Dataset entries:
▼

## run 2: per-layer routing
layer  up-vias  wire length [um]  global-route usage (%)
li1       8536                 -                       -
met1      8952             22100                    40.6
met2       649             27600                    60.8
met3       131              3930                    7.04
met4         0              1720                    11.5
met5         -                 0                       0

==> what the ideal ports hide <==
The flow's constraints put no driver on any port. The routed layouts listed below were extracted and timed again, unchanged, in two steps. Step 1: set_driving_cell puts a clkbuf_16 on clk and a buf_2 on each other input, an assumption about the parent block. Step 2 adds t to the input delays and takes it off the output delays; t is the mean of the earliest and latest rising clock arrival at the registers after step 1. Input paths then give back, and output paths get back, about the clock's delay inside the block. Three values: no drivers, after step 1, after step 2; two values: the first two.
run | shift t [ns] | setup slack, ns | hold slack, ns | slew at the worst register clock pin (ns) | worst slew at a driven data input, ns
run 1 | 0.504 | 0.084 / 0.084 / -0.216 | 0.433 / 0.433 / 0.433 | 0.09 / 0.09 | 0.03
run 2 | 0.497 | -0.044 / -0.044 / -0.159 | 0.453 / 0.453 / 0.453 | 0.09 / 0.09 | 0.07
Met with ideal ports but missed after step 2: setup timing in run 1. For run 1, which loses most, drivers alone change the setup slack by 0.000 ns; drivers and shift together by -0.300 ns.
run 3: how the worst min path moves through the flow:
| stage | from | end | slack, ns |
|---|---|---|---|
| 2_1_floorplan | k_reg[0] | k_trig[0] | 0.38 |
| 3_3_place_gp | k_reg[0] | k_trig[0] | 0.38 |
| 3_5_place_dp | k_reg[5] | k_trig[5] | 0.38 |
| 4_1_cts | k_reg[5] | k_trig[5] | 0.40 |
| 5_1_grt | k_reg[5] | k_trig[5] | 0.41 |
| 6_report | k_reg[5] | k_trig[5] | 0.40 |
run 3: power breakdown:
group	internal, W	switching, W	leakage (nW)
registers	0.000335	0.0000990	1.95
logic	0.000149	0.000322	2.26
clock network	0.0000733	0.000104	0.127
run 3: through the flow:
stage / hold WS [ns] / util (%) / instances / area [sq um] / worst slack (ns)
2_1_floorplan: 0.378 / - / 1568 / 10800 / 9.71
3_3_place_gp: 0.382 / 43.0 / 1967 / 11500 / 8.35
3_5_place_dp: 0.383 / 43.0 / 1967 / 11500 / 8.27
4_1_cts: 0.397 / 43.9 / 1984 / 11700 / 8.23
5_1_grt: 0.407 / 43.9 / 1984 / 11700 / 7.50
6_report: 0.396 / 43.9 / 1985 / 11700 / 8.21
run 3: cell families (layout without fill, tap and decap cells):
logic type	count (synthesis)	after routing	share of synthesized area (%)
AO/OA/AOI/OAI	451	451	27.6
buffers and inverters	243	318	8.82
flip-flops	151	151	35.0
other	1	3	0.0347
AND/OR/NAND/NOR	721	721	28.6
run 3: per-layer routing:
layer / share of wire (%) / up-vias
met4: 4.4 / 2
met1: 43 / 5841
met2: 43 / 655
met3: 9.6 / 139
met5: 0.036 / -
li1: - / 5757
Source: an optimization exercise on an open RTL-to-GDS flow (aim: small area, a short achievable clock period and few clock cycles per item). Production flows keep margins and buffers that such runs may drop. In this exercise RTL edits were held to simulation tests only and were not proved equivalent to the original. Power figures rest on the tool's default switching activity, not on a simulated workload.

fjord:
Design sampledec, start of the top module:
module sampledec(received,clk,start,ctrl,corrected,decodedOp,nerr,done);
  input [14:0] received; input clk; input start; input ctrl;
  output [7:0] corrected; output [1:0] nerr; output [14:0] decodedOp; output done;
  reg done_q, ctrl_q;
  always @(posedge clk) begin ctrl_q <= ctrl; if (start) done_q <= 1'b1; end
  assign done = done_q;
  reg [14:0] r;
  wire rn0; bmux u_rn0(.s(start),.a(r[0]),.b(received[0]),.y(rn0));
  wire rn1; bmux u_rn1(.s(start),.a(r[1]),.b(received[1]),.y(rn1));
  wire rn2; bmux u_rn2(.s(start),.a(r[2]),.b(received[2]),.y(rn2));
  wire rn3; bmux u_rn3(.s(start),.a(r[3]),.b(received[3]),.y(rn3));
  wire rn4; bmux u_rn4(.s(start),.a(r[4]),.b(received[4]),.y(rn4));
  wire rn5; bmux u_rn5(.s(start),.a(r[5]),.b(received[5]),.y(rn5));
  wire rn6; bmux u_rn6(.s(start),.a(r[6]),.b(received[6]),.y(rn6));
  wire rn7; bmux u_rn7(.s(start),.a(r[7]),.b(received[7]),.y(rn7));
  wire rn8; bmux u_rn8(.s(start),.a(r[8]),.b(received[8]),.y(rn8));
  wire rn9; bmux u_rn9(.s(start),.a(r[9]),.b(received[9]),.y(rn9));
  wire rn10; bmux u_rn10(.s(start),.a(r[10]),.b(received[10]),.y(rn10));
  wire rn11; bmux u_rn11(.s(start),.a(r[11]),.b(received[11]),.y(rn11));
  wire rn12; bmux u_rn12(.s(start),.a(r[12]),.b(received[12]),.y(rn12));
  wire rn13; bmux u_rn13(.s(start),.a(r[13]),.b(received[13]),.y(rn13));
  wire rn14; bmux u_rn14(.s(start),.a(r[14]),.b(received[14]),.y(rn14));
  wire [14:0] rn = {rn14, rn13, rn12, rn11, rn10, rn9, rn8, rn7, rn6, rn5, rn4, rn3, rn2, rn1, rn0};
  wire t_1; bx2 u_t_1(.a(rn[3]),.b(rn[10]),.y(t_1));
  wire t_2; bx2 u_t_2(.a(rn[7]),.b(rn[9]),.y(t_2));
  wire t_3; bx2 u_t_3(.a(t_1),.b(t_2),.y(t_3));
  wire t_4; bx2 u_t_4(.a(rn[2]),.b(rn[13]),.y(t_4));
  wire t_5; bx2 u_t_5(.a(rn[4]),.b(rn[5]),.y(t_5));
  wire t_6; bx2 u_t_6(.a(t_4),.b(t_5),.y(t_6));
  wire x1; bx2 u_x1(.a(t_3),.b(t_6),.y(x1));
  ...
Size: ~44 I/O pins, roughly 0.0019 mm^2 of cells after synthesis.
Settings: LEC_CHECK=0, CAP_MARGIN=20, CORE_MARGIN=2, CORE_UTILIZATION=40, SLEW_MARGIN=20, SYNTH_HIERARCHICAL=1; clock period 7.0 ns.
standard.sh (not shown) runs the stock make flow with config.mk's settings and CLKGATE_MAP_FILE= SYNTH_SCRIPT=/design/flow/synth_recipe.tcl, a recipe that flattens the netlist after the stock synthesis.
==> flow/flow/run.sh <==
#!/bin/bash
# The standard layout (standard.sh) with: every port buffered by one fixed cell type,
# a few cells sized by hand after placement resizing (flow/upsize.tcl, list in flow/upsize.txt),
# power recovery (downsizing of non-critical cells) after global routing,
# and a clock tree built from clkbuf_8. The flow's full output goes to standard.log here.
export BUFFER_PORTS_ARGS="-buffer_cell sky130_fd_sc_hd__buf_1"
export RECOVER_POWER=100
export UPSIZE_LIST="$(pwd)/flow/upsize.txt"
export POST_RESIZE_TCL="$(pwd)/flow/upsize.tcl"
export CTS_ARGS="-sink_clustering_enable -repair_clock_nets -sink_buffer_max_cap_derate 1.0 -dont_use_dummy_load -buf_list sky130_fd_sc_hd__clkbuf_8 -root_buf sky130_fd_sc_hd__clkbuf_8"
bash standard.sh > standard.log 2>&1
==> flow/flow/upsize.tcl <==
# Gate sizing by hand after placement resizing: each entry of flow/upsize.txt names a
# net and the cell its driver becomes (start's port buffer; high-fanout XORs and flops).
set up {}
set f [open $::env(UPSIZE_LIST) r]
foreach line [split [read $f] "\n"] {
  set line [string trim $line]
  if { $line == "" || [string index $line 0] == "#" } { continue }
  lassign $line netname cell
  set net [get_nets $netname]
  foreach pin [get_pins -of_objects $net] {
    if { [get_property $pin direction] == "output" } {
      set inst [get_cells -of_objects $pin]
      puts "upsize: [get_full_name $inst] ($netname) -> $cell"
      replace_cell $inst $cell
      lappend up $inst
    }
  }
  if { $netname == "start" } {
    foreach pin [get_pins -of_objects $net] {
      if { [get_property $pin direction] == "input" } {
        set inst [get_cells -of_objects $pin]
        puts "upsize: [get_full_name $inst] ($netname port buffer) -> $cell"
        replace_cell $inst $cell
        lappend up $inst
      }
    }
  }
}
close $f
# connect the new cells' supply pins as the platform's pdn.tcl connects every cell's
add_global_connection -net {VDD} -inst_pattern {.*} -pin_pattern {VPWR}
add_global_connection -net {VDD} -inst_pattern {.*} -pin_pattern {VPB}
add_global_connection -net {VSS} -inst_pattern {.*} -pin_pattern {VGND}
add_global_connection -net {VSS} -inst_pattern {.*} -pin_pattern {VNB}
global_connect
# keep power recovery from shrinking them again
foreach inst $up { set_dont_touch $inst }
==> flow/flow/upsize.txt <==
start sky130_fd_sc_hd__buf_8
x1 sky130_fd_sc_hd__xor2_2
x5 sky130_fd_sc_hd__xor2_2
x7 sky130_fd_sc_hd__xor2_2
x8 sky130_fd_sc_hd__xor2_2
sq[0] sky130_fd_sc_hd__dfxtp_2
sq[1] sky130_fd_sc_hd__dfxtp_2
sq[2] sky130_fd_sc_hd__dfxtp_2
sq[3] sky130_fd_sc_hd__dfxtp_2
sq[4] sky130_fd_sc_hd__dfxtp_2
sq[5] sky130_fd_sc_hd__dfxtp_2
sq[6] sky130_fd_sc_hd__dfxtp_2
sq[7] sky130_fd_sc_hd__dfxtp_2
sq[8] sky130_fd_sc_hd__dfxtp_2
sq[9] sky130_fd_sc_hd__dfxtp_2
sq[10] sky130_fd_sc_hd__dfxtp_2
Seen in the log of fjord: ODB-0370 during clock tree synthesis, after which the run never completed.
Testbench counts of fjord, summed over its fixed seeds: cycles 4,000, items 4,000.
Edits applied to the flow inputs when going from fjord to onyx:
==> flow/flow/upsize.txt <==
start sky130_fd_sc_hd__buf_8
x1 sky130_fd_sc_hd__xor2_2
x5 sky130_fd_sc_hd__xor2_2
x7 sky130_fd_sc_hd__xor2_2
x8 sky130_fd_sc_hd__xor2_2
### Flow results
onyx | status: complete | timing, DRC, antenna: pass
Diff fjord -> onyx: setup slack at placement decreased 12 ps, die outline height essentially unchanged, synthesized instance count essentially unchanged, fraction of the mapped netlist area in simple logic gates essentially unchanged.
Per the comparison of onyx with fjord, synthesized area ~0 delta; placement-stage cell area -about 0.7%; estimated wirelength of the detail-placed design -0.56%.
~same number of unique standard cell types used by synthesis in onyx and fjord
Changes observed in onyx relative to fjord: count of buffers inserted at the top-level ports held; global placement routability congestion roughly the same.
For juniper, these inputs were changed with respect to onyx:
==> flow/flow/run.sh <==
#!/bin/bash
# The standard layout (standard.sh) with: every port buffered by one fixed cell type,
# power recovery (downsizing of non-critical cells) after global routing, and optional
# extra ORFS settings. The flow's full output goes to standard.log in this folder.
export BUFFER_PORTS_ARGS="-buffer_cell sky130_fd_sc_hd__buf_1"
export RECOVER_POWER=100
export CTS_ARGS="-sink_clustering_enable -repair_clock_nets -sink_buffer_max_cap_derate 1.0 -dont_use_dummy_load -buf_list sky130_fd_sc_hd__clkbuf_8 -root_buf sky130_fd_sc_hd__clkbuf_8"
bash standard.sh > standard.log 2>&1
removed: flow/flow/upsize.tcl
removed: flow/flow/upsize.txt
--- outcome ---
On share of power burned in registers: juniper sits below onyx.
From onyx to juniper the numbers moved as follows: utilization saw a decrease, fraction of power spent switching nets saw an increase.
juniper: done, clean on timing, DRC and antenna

▲

Exercise description: What is the number of lines in the data that include "layer"? Respond with that number and no other text.

Response area: 4